俺は今シャワーを浴びている。怪我を免れたエイブリーに着替えてもらい、リビングでテレビを見ているよう頼んでから現在に至る。やっーとゆっくり風呂に入れるので、一日中俺の肩に乗っていた重いものを降ろせたような気分だ。
シャワーを止めて左の手のひらにシャンプーを2、3回出して泡立てながら先程の事を思い返す。
いやぁ・・・危機一髪だったなぁ。
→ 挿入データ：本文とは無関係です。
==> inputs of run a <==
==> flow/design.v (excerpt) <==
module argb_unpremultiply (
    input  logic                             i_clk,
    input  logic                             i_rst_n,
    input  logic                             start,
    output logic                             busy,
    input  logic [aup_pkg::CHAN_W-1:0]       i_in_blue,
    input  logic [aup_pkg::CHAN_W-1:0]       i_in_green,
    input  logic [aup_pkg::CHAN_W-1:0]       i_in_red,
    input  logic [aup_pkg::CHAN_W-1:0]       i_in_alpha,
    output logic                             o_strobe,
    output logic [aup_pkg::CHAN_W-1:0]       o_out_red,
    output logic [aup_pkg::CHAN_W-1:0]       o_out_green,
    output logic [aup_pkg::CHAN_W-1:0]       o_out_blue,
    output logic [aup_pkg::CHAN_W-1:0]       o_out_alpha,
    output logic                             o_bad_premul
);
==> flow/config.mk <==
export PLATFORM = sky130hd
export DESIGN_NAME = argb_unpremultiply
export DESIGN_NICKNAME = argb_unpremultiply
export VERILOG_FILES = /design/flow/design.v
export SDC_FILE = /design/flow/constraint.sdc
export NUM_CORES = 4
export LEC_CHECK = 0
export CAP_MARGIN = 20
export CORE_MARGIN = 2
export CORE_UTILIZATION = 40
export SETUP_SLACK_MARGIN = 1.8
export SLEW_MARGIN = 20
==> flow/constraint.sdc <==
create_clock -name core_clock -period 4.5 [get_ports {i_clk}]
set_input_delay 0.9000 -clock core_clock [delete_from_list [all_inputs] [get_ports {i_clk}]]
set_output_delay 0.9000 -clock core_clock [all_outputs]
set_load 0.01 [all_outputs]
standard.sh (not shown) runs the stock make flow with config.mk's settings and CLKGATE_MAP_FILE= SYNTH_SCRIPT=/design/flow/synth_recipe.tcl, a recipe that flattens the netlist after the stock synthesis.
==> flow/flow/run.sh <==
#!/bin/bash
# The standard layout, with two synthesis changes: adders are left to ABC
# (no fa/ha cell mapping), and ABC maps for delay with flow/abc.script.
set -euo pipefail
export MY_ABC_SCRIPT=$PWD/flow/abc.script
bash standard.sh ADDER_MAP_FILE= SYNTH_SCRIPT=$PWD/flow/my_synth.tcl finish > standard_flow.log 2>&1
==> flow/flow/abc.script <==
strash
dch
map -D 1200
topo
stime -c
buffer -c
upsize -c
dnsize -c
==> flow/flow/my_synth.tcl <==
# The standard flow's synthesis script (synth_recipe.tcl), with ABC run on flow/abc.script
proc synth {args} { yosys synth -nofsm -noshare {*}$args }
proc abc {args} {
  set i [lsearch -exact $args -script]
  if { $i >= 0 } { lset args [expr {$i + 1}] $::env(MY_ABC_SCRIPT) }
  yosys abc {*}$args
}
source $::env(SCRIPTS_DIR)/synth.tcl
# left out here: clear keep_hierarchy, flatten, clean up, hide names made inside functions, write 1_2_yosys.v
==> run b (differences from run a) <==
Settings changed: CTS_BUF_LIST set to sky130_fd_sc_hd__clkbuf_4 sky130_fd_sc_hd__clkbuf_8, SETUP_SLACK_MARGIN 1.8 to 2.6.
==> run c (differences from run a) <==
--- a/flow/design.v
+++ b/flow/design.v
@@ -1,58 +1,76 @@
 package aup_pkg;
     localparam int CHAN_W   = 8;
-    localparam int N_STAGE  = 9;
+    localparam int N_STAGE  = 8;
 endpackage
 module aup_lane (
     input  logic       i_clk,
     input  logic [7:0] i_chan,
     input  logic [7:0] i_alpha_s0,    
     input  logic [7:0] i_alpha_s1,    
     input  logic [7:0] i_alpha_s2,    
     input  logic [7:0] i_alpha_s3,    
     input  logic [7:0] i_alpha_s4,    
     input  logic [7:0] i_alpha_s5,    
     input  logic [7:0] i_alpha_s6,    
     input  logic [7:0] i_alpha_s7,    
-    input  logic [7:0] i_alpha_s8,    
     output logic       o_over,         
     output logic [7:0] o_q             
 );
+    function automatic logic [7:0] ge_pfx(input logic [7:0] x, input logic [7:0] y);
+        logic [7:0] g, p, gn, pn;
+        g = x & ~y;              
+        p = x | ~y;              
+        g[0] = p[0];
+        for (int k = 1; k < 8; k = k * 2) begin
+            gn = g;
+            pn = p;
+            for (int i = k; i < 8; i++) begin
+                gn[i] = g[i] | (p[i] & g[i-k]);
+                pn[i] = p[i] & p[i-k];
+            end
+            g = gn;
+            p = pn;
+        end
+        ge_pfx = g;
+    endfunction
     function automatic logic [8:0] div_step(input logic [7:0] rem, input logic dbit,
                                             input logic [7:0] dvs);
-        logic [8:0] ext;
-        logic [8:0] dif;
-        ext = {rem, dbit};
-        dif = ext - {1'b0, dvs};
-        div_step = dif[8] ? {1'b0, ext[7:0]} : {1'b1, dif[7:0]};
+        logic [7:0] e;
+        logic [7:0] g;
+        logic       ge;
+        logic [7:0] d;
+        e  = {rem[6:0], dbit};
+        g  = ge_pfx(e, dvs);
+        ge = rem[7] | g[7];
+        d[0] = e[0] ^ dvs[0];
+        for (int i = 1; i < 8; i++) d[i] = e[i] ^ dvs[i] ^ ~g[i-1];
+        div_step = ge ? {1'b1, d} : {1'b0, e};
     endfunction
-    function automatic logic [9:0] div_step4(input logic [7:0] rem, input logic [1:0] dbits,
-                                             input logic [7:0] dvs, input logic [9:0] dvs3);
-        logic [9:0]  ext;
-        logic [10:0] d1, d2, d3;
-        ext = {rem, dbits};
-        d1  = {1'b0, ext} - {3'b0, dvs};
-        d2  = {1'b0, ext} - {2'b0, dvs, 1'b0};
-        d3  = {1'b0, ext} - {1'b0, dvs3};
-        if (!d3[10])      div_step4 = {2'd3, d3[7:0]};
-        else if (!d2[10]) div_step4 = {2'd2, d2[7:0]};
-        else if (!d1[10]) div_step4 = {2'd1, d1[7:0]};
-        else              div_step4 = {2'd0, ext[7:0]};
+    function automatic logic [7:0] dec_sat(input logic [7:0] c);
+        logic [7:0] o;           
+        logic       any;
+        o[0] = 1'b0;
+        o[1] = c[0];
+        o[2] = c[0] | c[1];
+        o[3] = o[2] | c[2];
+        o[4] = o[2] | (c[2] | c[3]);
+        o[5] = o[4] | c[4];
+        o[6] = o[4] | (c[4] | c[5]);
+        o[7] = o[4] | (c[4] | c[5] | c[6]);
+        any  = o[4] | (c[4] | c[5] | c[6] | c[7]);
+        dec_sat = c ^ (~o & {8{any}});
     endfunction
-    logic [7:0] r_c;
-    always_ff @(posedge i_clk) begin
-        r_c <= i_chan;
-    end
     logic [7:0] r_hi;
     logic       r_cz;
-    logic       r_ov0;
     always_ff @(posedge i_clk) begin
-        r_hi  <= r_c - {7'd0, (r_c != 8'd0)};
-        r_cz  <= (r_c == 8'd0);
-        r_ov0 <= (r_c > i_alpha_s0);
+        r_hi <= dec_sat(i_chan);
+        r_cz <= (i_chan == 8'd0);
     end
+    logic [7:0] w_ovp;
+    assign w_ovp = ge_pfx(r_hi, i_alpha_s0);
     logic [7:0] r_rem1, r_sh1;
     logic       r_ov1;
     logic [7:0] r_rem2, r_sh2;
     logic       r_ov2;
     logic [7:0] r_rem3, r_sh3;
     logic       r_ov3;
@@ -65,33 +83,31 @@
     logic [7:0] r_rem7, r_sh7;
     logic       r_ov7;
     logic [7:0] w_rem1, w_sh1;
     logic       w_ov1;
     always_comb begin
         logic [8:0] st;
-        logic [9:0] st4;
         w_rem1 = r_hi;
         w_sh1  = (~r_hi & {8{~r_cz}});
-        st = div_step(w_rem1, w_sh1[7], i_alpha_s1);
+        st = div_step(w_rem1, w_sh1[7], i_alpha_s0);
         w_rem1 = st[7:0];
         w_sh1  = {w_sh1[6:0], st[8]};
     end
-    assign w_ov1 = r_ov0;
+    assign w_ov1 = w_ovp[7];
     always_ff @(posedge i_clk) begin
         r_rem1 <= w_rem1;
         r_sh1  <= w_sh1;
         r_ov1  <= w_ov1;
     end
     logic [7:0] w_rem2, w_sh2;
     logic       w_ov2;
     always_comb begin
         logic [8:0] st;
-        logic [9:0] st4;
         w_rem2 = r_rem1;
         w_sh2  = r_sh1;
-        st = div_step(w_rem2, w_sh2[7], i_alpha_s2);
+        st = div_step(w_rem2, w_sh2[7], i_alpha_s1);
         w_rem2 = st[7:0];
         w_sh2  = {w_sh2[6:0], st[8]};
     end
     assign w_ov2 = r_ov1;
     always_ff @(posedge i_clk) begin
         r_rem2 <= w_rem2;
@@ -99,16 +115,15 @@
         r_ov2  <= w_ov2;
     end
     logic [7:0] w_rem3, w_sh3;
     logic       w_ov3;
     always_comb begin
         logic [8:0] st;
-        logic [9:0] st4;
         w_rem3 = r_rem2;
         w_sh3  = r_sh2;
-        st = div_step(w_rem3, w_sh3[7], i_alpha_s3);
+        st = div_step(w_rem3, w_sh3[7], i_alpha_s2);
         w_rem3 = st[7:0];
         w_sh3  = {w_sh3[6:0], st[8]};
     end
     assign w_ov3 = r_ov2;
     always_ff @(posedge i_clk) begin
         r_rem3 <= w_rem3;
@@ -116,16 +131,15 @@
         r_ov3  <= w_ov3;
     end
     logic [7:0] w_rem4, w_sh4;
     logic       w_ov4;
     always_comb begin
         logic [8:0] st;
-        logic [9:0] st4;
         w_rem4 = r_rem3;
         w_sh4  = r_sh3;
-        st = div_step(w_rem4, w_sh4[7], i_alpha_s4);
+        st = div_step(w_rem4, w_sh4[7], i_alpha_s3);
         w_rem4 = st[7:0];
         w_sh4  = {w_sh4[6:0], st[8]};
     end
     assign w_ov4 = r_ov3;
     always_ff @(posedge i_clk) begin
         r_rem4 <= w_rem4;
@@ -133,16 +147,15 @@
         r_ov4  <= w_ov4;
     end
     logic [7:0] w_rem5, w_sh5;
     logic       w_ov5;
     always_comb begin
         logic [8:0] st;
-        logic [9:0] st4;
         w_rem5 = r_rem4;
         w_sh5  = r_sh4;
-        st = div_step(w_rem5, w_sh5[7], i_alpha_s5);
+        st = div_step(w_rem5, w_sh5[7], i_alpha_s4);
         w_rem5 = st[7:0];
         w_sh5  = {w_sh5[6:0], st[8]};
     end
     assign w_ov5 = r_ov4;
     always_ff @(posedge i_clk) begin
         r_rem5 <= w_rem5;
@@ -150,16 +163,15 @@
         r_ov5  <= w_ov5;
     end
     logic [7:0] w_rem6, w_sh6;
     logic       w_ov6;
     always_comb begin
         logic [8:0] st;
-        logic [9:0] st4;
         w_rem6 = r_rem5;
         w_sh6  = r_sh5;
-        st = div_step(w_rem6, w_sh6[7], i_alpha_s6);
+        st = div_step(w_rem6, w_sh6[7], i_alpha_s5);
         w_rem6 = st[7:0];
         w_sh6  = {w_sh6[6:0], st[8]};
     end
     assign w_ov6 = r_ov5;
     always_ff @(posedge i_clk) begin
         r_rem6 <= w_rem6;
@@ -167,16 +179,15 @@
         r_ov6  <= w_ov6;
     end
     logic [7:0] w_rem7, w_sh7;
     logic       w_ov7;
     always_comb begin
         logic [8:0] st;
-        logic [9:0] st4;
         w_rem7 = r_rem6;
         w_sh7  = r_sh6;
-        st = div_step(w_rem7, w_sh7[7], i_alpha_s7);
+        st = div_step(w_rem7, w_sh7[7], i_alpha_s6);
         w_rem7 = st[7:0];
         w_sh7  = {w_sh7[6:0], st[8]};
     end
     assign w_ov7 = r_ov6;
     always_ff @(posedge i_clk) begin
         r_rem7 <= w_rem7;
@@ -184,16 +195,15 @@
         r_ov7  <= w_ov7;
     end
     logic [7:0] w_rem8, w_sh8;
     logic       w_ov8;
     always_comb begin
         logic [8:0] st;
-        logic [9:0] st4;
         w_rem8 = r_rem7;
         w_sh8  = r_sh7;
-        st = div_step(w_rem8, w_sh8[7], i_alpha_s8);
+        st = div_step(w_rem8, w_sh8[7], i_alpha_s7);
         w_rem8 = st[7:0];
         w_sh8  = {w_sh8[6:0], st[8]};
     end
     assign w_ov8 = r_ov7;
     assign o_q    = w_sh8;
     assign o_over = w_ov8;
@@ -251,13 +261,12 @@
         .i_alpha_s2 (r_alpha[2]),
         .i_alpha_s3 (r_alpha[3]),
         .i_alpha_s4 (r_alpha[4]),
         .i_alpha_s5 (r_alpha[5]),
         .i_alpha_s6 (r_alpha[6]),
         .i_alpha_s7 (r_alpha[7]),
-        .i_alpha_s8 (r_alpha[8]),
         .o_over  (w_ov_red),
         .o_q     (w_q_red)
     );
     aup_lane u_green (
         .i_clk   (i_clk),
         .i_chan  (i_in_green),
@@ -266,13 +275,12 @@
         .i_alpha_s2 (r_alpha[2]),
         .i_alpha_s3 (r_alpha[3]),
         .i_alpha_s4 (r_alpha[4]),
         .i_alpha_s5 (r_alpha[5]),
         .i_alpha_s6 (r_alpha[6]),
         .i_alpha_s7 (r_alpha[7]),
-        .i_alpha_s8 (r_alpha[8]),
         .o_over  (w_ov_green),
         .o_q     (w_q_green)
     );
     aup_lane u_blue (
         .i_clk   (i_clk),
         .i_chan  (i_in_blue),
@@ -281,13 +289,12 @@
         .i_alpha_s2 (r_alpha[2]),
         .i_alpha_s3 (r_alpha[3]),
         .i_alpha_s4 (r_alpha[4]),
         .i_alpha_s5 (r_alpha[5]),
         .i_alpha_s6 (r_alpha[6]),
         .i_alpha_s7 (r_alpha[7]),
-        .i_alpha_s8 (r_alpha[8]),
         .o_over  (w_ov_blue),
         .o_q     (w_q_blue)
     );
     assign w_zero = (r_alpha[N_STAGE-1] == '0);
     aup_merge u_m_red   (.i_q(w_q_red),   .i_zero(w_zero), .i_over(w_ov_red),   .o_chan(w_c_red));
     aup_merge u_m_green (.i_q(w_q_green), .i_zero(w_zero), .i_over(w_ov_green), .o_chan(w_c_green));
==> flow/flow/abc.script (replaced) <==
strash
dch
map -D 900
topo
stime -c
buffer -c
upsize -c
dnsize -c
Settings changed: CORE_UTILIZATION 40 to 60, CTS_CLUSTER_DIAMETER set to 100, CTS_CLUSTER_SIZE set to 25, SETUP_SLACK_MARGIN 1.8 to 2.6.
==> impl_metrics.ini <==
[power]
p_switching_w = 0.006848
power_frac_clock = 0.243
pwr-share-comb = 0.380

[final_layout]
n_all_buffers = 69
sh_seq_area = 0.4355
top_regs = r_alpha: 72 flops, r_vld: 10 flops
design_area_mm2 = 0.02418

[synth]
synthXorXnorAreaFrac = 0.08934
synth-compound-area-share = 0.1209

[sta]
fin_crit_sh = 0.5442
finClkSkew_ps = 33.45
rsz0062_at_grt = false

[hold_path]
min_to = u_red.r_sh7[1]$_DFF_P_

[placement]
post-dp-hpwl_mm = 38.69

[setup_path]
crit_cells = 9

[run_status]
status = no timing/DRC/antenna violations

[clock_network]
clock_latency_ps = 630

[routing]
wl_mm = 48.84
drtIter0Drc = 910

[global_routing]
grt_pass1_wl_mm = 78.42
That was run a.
Source: an optimization exercise on an open RTL-to-GDS flow (aim: small area). Production flows keep margins and buffers that such runs may drop.
Only simulation tests tie the RTL to the original design; equivalence was not proved.
Power is estimated from default activity; no workload was simulated.

File: flow/design.v
package retire_unit_pkg;
    localparam int DISPATCH_WIDTH       = 2;
    localparam int PHYS_REGS_ADDR_WIDTH = 6;
    localparam int ARCH_REGS            = 32;
    localparam int FREE_Q_DEPTH         = 64;
    localparam int FREE_Q_ADDR_WIDTH    = $clog2(FREE_Q_DEPTH);
    localparam int COMMIT_W             = 1 + PHYS_REGS_ADDR_WIDTH + 5 + 32 + 32 + 1 + 1 + 1 + 13;
    typedef logic [PHYS_REGS_ADDR_WIDTH-1:0] phys_reg_t;
    typedef struct packed {
        logic        en;
        phys_reg_t   phys_rd;
        logic [4:0]  arch_rd;
        logic [31:0] pc;
        logic [31:0] instr;
        logic        is_branch_instr;
        logic        branch_correct;
        logic        branch_taken;
        logic [12:0] br_offset;
    } rob_commit_t;
endpackage
module ru_ao222n (input logic a1, a2, b1, b2, c1, c2, output logic y);
    assign y = ~((a1 & a2) | (b1 & b2) | (c1 & c2));
endmodule
module ru_ao22n (input logic a1, a2, b1, b2, output logic y);
    assign y = ~((a1 & a2) | (b1 & b2));
endmodule
module ru_nand2 (input logic a, b, output logic y);
    assign y = ~(a & b);
endmodule
module ru_nand3 (input logic a, b, c, output logic y);
    assign y = ~(a & b & c);
endmodule
module ru_nand4 (input logic a, b, c, d, output logic y);
    assign y = ~(a & b & c & d);
endmodule
module ru_or3 (input logic a, b, c, output logic y);
    assign y = a | b | c;
endmodule
module ru_inv (input logic a, output logic y);
    assign y = ~a;
endmodule
module ru_sel32 (input logic [31:0] sel, input logic [31:0] d, output logic y);
    logic [10:0] t;
    logic [2:0]  n;
    for (genvar i = 0; i < 10; i++) begin : g_t
        ru_ao222n u_t (.a1(sel[3*i]), .a2(d[3*i]), .b1(sel[3*i+1]), .b2(d[3*i+1]),
                       .c1(sel[3*i+2]), .c2(d[3*i+2]), .y(t[i]));
    end
    ru_ao22n u_t10 (.a1(sel[30]), .a2(d[30]), .b1(sel[31]), .b2(d[31]), .y(t[10]));
    ru_nand4 u_n0 (.a(t[0]), .b(t[1]), .c(t[2]), .d(t[3]), .y(n[0]));
    ru_nand4 u_n1 (.a(t[4]), .b(t[5]), .c(t[6]), .d(t[7]), .y(n[1]));
    ru_nand3 u_n2 (.a(t[8]), .b(t[9]), .c(t[10]), .y(n[2]));
    ru_or3   u_o  (.a(n[0]), .b(n[1]), .c(n[2]), .y(y));
endmodule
確かに俺はエイブリーを助けたけど、彼女も俺の危険を察知して声をかけてくれた訳だから後でちゃんとお礼を言っておこう。
あ、いや、色々な意味での『お礼』じゃないからね? あの時は自分に酔っていたというか、若気の至りというか・・・
そんな事を考えるうちに髪を洗い終え、今度はボディソープをタオルで泡立てる。
ていうか、エイブリーには申し訳ないけど、風呂場の泡で足を滑らせるなんて漫画かアニメかラノベか、ごく一部のリアルでしか起きないっつーの。
ローションくらいじゃないと普通滑らないよ。それともなにか? 足腰が弱すぎるのか? 何処ぞのスタンド使いに足の裏の摩擦を奪われたのか?
・・・まぁ、実際に危ない目にあった娘がいるんだから、この辺にしておこう。後で反感を買われそうだ。誰にとは言わんが。
体全体を綺麗にし、お楽しみのバスタイムに突入しようと浴槽へ目を向け、ふと気付く。いつもは閉じられている浴槽の蓋が開けられ、いつもは波一つない水面が僅かに揺れている。これらの現象が意味すること、それ即ち『使用済み』。
皆さんは知らないだろうが、自分の趣味の一つに『入浴』がある。シャワーを浴びただけでは風呂に入ったことにはならず、疲れが取れず、明日への活力を得られない。そういうわけで自分は春夏秋冬365日・・・閏年とか面倒くさい事は気にしないで下さい。欠かさず浴槽に入ってきた。
・・・だかしかし、史上最大のピンチが訪れた。『コレ』、エイブリーが入った後じゃん・・・
私は今、圭太郎さんに言われてリビングで待機しています。そして、『てれび』というものを見ながら麦茶を飲んでくつろいでいます。
てれびでは、にゅーすというこの世界の世の中の情報を伝えているものが映っていて、私はこの世界の事をまだ何も知らないから興味があって、真剣に見つめています。
てれびを見た私は驚愕しました。この世界の人間が持つ技術や知識の多さ、街並みなどは私たちエルフとは比べ物にならないくらい発展していました。それそこ、私のいた世界の人間よりも。目に入ってくるもの全てが初めて見るようなものばかりで、見たことがあるのは街中に生えている木々くらいでした。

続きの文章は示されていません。